The reason is simple. Understanding entropy implies understanding how one action affects another since the reduction of entropy (something positive) in one system mandatorily causes an increase in another.


It follows that a positive activity always has negative results, which must be sought and known to the maximum extent possible.



- Critical analysis:


It seems obvious that a sustainability professional needs to be able to critically analyze what is presented to him, but unfortunately, in the market, the opposite is the rule. Often we see professionals accepting and disseminating ideas and proposals which, under a detailed study, do not sustain themselves as resulting in sustainability. This attitude results from a bad qualification, according to the previous items, or, as we will see below, something worse.

- Solid ethical and moral stance: 

The sustainability crisis is the most serious problem that humanity has ever faced and is leading us to extinction. Therefore it is not possible for a professional in the area to allow himself to give up what he knows to be the correct one to satisfy personal needs of recognition or the company in which he works, often looking the other way. It is necessary that the professional's seriousness with the theme is above all else, otherwise, their actions will have negative results for themselves and for all.

- Bonus quality, COURAGE:

The most important of all qualities, and rarest one, courage is what we need the most  today from those who once wanted do make the difference and help the sustainability and leave a better world for our children.
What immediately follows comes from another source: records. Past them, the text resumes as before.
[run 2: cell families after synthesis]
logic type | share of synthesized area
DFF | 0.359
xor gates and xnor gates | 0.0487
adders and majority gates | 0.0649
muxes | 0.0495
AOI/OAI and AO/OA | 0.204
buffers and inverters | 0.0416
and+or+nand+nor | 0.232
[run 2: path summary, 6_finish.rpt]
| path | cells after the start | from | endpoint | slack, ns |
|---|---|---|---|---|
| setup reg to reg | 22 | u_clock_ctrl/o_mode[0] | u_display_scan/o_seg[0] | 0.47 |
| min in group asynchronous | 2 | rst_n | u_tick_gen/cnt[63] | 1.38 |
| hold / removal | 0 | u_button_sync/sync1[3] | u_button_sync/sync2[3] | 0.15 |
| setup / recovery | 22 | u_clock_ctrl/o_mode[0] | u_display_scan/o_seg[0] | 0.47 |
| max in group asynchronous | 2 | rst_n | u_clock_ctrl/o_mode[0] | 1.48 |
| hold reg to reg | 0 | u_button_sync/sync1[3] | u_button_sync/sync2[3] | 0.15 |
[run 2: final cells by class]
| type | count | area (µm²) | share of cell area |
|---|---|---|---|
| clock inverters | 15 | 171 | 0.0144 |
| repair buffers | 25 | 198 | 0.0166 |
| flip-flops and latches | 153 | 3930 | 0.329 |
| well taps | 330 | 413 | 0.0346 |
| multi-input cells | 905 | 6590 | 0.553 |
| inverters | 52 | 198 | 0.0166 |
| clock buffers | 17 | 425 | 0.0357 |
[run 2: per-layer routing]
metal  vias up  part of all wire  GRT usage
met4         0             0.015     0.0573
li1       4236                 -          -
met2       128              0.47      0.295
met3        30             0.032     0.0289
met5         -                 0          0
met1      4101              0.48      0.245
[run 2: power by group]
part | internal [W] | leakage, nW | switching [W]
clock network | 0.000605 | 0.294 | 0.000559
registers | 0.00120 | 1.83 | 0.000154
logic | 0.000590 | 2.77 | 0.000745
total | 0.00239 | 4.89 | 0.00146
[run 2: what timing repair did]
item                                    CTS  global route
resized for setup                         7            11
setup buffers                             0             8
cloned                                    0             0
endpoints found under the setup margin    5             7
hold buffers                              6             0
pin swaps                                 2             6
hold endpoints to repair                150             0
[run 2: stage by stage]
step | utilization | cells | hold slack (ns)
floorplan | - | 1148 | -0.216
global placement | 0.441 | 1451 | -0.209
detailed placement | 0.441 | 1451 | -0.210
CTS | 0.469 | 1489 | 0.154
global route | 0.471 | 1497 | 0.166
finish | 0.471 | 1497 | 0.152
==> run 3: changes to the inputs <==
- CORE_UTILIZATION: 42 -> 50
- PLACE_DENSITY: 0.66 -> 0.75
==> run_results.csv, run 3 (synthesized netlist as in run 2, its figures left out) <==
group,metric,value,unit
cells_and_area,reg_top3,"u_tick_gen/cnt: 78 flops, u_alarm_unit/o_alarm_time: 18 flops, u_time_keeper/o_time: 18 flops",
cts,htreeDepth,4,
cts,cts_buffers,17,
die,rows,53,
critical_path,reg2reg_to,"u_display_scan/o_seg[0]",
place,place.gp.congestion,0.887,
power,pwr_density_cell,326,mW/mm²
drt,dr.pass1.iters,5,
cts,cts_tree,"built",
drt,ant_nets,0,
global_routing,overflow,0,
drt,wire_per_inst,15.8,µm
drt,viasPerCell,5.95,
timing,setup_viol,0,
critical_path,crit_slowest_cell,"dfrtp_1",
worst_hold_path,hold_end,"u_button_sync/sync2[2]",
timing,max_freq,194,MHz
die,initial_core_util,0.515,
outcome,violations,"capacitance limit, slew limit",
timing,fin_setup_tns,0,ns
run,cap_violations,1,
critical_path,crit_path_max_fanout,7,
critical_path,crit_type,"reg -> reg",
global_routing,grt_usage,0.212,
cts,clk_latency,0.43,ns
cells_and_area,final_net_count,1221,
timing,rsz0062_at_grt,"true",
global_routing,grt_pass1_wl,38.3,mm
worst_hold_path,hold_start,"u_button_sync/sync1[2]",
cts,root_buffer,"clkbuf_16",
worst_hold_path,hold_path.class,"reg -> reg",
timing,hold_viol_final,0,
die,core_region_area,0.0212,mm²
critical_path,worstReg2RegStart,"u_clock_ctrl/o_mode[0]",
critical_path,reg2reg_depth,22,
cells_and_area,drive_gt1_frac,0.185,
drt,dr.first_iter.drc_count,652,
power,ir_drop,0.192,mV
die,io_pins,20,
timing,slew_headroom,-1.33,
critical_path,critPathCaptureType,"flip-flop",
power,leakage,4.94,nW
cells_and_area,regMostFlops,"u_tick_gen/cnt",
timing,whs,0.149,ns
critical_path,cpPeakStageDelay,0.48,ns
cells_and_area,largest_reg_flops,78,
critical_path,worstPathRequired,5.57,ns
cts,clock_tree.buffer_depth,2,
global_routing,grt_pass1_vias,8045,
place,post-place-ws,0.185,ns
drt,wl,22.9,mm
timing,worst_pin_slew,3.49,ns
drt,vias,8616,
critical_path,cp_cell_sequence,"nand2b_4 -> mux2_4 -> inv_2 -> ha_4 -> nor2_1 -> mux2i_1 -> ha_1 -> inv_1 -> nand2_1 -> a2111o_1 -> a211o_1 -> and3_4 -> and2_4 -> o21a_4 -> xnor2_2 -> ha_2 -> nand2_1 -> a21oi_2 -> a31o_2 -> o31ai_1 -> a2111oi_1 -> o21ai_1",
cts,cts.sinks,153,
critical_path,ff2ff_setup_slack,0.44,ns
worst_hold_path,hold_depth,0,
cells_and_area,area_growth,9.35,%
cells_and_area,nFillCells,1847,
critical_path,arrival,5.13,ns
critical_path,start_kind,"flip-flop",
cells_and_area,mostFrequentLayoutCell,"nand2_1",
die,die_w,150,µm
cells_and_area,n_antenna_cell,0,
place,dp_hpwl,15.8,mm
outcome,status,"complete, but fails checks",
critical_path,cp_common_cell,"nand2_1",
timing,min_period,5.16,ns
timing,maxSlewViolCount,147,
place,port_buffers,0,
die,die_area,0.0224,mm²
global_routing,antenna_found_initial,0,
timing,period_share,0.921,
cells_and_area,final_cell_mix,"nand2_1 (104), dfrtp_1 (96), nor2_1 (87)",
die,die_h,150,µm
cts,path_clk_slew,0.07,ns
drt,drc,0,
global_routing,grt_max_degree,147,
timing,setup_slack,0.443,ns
--- src/store/vinsn_queue.sv ---
// Store instruction queue with accept, issue and commit phases and in-order completion
`timescale 1ns/1ps

module vinsn_queue #(
  parameter int unsigned QueueDepth = 4,
  parameter int unsigned IdWidth    = 3,
  parameter int unsigned VlWidth    = 8,
  parameter int unsigned AddrWidth  = 16
) (
  input  logic                 clk_i,
  input  logic                 rst_ni,
  // Sequencer side
  input  logic                 req_valid_i,
  output logic                 req_ready_o,
  input  logic [IdWidth-1:0]   req_id_i,
  input  logic [AddrWidth-1:0] req_addr_i,
  input  logic [VlWidth-1:0]   req_vl_i,
  input  vstu_pkg::ew_e        req_ew_i,
  // Beat generator side
  output logic                 issue_valid_o,
  output logic [AddrWidth-1:0] issue_addr_o,
  output logic [VlWidth-1:0]   issue_vl_o,
  output vstu_pkg::ew_e        issue_ew_o,
  input  logic                 issue_done_i,
  // Master side, last ack of an instruction
  input  logic                 commit_i,
  // Completion report
  output logic                 done_valid_o,
  output logic [IdWidth-1:0]   done_id_o,
  output logic                 store_pending_o
);

  localparam int PtrWidth = (QueueDepth > 1) ? $clog2(QueueDepth) : 1;
  localparam int CntWidth = $clog2(QueueDepth + 1);
  localparam int NumIds   = 2 ** IdWidth;

  // Entry payload
  logic [IdWidth-1:0]   id_q   [QueueDepth];
  logic [AddrWidth-1:0] addr_q [QueueDepth];
  logic [VlWidth-1:0]   vl_q   [QueueDepth];
  vstu_pkg::ew_e        ew_q   [QueueDepth];

  // One pointer per phase
  logic [PtrWidth-1:0] accept_pnt_q, issue_pnt_q, commit_pnt_q;
  // Entries waiting for issue and for commit
  logic [CntWidth-1:0] issue_cnt_q, commit_cnt_q;
  // Ids still in flight
  logic [NumIds-1:0]   running_q;
  logic                accept;

  // Refuse when full or when the id is still running
  assign req_ready_o = (commit_cnt_q != CntWidth'(QueueDepth)) && !running_q[req_id_i];
  assign accept      = req_valid_i && req_ready_o;

  assign issue_valid_o   = (issue_cnt_q != '0);
  assign issue_addr_o    = addr_q[issue_pnt_q];
  assign issue_vl_o      = vl_q[issue_pnt_q];
  assign issue_ew_o      = ew_q[issue_pnt_q];
  assign store_pending_o = (commit_cnt_q != '0);

  always_ff @(posedge clk_i or negedge rst_ni) begin
    if (!rst_ni) begin
      accept_pnt_q <= '0;
      issue_pnt_q  <= '0;
      commit_pnt_q <= '0;
      issue_cnt_q  <= '0;
      commit_cnt_q <= '0;
      running_q    <= '0;
      done_valid_o <= 1'b0;
    end else begin
      issue_cnt_q  <= issue_cnt_q + CntWidth'(accept) - CntWidth'(issue_done_i);
      commit_cnt_q <= commit_cnt_q + CntWidth'(accept) - CntWidth'(commit_i);
      done_valid_o <= commit_i;
      // Wrap each pointer at the queue depth
      if (accept) begin
        accept_pnt_q <= (accept_pnt_q == PtrWidth'(QueueDepth - 1)) ? '0 : accept_pnt_q + 1'b1;
      end
      if (issue_done_i) begin
        issue_pnt_q <= (issue_pnt_q == PtrWidth'(QueueDepth - 1)) ? '0 : issue_pnt_q + 1'b1;
      end
      if (commit_i) begin
        commit_pnt_q <= (commit_pnt_q == PtrWidth'(QueueDepth - 1)) ? '0 : commit_pnt_q + 1'b1;
        running_q[id_q[commit_pnt_q]] <= 1'b0;
      end
      // Accepted id cannot be the committing one, it was still running
      if (accept) begin
        running_q[req_id_i] <= 1'b1;
      end
    end
  end

  // Payload store and completion id
  always_ff @(posedge clk_i) begin
    if (accept) begin
      id_q[accept_pnt_q]   <= req_id_i;
      addr_q[accept_pnt_q] <= req_addr_i;
      vl_q[accept_pnt_q]   <= req_vl_i;
      ew_q[accept_pnt_q]   <= req_ew_i;
    end
    if (commit_i) begin
      done_id_o <= id_q[commit_pnt_q];
    end
  end

  // Beat generator only finishes an entry that is issuing
  assert property (@(posedge clk_i) disable iff (!rst_ni) issue_done_i |-> issue_valid_o);
  // Master only commits an instruction that is still queued
  assert property (@(posedge clk_i) disable iff (!rst_ni) commit_i |-> store_pending_o);

endmodule

--- src/store/store_beat_gen.sv ---
// Beat generator that cuts the issuing store into one descriptor per bus word
`timescale 1ns/1ps

module store_beat_gen #(
  parameter int unsigned NrLanes   = 2,
  parameter int unsigned VlWidth   = 8,
  parameter int unsigned AddrWidth = 16,
  parameter int          LaneWidth = (NrLanes > 1) ? $clog2(NrLanes) : 1
) (
  input  logic                          clk_i,
  input  logic                          rst_ni,
  // Issuing instruction from the queue
  input  logic                          issue_valid_i,
  input  logic [AddrWidth-1:0]          issue_addr_i,
  input  logic [VlWidth-1:0]            issue_vl_i,
  input  vstu_pkg::ew_e                 issue_ew_i,
  output logic                          issue_done_o,
  // Beat descriptor to the master
  output logic                          beat_valid_o,
  input  logic                          beat_ready_i,
  output logic [AddrWidth-1:0]          beat_adr_o,
  output logic [vstu_pkg::BusBytes-1:0] beat_sel_o,
  output logic [LaneWidth-1:0]          beat_lane_o,
  output logic                          beat_last_word_o,
  output logic                          beat_last_insn_o
);

  // vl << 2 at most
  localparam int ByteCntWidth = VlWidth + 2;

  logic                    busy_q;
  logic [ByteCntWidth-1:0] rem_q;
  logic [LaneWidth-1:0]    lane_q;
  logic [AddrWidth-1:0]    adr_q;
  logic [31:0]             insn_len;
  logic [vstu_pkg::BusBytes-1:0] tail_sel;
  logic                    final_beat;
  logic                    beat_hs;

  assign insn_len = vstu_pkg::insn_bytes(32'(issue_vl_i), issue_ew_i);

  // Final beat holds the last BusBytes bytes or fewer
  assign final_beat = (rem_q <= ByteCntWidth'(vstu_pkg::BusBytes));
  assign beat_hs    = beat_valid_o && beat_ready_i;

  // Partial tail starts at byte 0, zero remainder is a full word
  always_comb begin
    tail_sel = '1;
    if (rem_q[1:0] != 2'd0) begin
      tail_sel = ~({vstu_pkg::BusBytes{1'b1}} << rem_q[1:0]);
    end
  end

  assign beat_valid_o     = busy_q;
  assign beat_adr_o       = adr_q;
  assign beat_sel_o       = final_beat ? tail_sel : '1;
  assign beat_lane_o      = lane_q;
  assign beat_last_word_o = final_beat || (lane_q == LaneWidth'(NrLanes - 1));
  assign beat_last_insn_o = final_beat;
  assign issue_done_o     = beat_hs && final_beat;

  always_ff @(posedge clk_i or negedge rst_ni) begin
    if (!rst_ni) begin
      busy_q <= 1'b0;
      rem_q  <= '0;
      lane_q <= '0;
    end else if (!busy_q) begin
      // Load the next instruction, each one starts on a fresh lane word
      if (issue_valid_i) begin
        busy_q <= 1'b1;
        rem_q  <= insn_len[ByteCntWidth-1:0];
        lane_q <= '0;
      end
    end else if (beat_hs) begin
      busy_q <= !final_beat;
      rem_q  <= rem_q - ByteCntWidth'(vstu_pkg::BusBytes);
      lane_q <= beat_last_word_o ? '0 : lane_q + 1'b1;
    end
  end

  // Address walks one bus word per beat
  always_ff @(posedge clk_i) begin
    if (!busy_q && issue_valid_i) begin
      adr_q <= issue_addr_i;
    end else if (beat_hs) begin
      adr_q <= adr_q + AddrWidth'(vstu_pkg::BusBytes);
    end
  end

  // Descriptor held until the master takes it
  assert property (@(posedge clk_i) disable iff (!rst_ni)
    beat_valid_o && !beat_ready_i |=> beat_valid_o && $stable(beat_adr_o) &&
      $stable(beat_sel_o) && $stable(beat_lane_o) && $stable(beat_last_insn_o));

endmodule

--- src/store/lane_word_buffer.sv ---
// Two-entry FIFO of full lane words between the lanes and the Wishbone master
`timescale 1ns/1ps

module lane_word_buffer #(
  parameter int unsigned NrLanes   = 2,
  parameter int          DataWidth = NrLanes * vstu_pkg::BusBytes * 8
) (
  input  logic                 clk_i,
  input  logic                 rst_ni,
  // Lane side
  input  logic                 lane_valid_i,
  output logic                 lane_ready_o,
  input  logic [DataWidth-1:0] lane_data_i,
  // Master side
  output logic                 word_valid_o,
  output logic [DataWidth-1:0] word_data_o,
  input  logic                 word_pop_i
);

  logic [DataWidth-1:0] mem_q [2];
  logic                 wr_ptr_q, rd_ptr_q;
  logic [1:0]           cnt_q;
  logic                 push;

  // Lanes may run one word ahead of the bus
  assign lane_ready_o = (cnt_q != 2'd2);
  assign push         = lane_valid_i && lane_ready_o;
  assign word_valid_o = (cnt_q != 2'd0);
  assign word_data_o  = mem_q[rd_ptr_q];

  always_ff @(posedge clk_i or negedge rst_ni) begin
    if (!rst_ni) begin
      wr_ptr_q <= 1'b0;
      rd_ptr_q <= 1'b0;
      cnt_q    <= 2'd0;
    end else begin
      if (push) wr_ptr_q <= !wr_ptr_q;
      if (word_pop_i) rd_ptr_q <= !rd_ptr_q;
      cnt_q <= cnt_q + 2'(push) - 2'(word_pop_i);
    end
  end

  always_ff @(posedge clk_i) begin
    if (push) begin
      mem_q[wr_ptr_q] <= lane_data_i;
    end
  end

  // Master pops only a word it was handed
  assert property (@(posedge clk_i) disable iff (!rst_ni) word_pop_i |-> word_valid_o);

endmodule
Behind every single one so called sustainability professional that  accept to back up a fake (or irrelevant) proposed sustainability actions there is a huge corporation which will use that approval to cause massive damage, or avoid a massive correction.
One may have all previous qualities, but if he's not have the courage to do the right think, stand his ground and say NO, I wont endorse that policy, all the five qualities are useless.

These qualities allow the professional to evaluate in a broad and critical way any proposal on sustainability presented, exposing its strengths and, above all, the negative points that the proposer ignores or hides from the general public.

On the other hand, they will make you persona non grata in most corporate "sustainability" circles, but after all, as a sustainability professional do you want to be taken seriously or be pampered by your peers?